Adam Reeve, an IT architect at security analytics firm RedOwl, said the game, released by development house Niantic last week, is granted full permissions to people’s Google accounts, and people must have Google accounts to play the game.
“To play the game you need an account. Weirdly, Niantic won’t let you just create one – you need to sign in with an existing account from one of two services – the pokemon.com website or Google. Now the Pokemon site is for some reason not accepting new signups right now so if you’re not already registered there you’ll need to use a Google account – and that’s where the fun begins,” he said in a Tumblr post.
But Reeve later looked at his Google account to see which permissions the game was granted when he logged in. He said that it had “full access” to his account.
Reeve added that full access would allow Pokemon Go to read email and send email as the account user, access Google Drive files, view search history and access private photos stored in Google Photos.
“What’s more, given the use of email as an authentication mechanism (think “Forgot password” links) they now have a pretty good chance of gaining access to your accounts on other sites too,” said Reeve.

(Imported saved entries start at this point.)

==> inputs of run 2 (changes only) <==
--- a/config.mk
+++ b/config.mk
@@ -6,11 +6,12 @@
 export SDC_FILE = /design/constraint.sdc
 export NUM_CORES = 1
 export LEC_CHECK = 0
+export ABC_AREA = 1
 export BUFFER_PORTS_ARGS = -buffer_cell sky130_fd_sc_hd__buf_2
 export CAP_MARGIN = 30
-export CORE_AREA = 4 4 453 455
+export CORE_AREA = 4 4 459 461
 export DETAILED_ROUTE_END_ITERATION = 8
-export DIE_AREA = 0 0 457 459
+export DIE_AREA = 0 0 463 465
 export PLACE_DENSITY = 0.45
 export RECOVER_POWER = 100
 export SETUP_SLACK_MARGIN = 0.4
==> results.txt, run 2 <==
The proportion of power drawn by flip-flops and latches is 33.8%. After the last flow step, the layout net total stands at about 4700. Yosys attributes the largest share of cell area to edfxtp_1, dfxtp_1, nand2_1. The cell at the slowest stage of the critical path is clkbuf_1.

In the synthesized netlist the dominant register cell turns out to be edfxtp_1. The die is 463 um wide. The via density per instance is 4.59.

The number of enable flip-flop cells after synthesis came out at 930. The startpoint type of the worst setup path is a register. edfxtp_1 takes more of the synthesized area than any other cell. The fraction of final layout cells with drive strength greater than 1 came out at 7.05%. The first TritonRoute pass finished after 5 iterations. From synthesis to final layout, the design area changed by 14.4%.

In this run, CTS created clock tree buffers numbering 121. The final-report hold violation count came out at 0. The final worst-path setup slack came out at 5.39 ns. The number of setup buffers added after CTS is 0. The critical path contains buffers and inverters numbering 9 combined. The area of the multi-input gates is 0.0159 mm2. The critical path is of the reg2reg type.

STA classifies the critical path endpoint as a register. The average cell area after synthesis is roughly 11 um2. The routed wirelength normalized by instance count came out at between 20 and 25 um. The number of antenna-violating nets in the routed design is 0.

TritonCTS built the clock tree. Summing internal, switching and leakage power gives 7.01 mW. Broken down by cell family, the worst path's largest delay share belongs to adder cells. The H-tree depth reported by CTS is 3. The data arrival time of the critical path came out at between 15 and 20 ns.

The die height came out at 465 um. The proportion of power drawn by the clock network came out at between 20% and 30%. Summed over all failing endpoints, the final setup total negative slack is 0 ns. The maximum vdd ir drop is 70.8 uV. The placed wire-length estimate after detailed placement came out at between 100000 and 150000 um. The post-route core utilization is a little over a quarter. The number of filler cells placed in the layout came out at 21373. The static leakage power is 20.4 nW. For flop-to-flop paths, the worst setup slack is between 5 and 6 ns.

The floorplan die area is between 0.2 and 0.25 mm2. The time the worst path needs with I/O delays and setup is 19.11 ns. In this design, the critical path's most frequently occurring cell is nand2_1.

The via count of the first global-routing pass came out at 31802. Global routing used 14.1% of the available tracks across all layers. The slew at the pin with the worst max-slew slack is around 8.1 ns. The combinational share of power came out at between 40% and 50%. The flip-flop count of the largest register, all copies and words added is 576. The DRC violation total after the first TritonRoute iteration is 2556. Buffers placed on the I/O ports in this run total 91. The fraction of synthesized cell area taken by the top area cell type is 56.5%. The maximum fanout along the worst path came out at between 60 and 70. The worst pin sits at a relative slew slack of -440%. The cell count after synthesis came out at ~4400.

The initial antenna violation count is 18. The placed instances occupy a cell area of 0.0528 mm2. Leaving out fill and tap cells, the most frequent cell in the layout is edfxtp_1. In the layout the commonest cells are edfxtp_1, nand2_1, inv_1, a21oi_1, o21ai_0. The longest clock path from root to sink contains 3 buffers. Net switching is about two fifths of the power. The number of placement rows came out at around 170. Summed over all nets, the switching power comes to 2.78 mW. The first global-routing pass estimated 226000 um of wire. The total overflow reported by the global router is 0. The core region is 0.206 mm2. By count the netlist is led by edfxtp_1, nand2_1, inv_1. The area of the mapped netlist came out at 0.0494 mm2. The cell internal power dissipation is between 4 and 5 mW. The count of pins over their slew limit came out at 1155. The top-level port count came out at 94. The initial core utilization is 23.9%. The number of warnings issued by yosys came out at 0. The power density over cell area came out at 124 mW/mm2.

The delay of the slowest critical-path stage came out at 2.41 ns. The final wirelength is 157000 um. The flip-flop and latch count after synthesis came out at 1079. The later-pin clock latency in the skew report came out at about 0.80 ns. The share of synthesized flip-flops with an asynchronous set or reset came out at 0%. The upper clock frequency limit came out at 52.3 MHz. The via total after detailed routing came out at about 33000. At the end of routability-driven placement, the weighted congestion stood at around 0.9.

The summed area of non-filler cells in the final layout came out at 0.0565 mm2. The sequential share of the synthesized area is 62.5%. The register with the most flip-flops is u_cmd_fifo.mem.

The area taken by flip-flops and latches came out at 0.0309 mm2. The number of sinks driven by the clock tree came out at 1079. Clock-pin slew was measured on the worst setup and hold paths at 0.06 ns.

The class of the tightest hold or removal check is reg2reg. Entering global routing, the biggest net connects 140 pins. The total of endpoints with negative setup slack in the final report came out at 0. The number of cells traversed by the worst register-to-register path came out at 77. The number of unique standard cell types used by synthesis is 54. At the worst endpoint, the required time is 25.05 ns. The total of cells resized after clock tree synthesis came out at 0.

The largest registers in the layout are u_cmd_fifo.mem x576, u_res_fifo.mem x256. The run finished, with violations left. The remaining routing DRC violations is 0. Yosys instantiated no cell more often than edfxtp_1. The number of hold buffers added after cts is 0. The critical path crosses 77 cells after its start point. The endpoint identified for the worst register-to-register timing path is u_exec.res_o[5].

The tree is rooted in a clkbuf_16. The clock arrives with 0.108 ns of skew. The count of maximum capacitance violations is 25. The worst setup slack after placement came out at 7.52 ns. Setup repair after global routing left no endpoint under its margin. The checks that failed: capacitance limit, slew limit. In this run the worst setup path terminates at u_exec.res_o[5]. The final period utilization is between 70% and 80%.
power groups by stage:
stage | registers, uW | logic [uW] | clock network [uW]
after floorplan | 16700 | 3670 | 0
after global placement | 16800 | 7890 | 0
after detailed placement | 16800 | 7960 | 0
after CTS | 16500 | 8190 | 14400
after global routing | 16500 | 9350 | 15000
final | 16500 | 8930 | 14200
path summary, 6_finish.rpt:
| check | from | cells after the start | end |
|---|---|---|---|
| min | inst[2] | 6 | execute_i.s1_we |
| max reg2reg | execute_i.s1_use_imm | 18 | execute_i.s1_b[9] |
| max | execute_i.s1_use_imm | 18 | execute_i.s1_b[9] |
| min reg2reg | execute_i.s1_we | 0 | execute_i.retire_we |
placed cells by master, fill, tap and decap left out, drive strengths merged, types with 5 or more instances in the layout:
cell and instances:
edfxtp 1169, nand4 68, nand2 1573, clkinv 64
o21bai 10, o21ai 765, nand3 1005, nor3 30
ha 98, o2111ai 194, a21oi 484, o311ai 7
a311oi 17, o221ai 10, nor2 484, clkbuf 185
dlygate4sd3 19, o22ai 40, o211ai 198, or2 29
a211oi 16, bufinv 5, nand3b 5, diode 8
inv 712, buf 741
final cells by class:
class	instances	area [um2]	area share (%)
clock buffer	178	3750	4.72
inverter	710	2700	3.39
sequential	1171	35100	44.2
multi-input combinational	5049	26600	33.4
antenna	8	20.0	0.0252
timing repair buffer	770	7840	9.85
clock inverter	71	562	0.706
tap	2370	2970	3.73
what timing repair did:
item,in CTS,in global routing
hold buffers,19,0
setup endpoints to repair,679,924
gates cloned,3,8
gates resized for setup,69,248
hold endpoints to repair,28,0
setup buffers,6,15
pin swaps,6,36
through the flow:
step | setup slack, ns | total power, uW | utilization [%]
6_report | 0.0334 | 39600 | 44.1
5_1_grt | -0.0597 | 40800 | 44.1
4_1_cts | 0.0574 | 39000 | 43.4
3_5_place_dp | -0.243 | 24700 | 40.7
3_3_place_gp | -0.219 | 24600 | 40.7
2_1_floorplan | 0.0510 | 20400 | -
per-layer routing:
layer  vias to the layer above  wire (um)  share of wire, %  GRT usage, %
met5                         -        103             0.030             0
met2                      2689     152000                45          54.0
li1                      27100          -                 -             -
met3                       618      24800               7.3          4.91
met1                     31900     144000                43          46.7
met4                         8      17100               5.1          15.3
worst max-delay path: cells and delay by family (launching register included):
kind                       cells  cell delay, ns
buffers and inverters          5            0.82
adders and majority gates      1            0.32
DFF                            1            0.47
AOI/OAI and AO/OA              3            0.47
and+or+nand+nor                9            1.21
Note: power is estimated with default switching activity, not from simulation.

For iOS users, there doesn’t appear to be an option to edit permissions, while on Android, the app doesn’t appear under Google account security permissions at all.
He added that the developers probably did this as a “result of epic carelessness”, rather than planning some “global personal information heist”.
In a statement to the press, Niantic, which was spun out of Google in 2015, said that it discovered that the Pokémon Go account creation process on iOS erroneously requests full access permission for the user’s Google account.
“However, Pokémon Go only accesses basic Google profile information (specifically, your user ID and email address) and no other Google account information is or has been accessed or collected,” the developer said.
“Once we became aware of this error, we began working on a client-side fix to request permission for only basic Google profile information, in line with the data that we actually access. Google has verified that no other information has been received or accessed by Pokémon Go or Niantic. Google will soon reduce Pokémon Go’s permission to only the basic profile data that Pokémon Go needs, and users do not need to take any actions themselves.”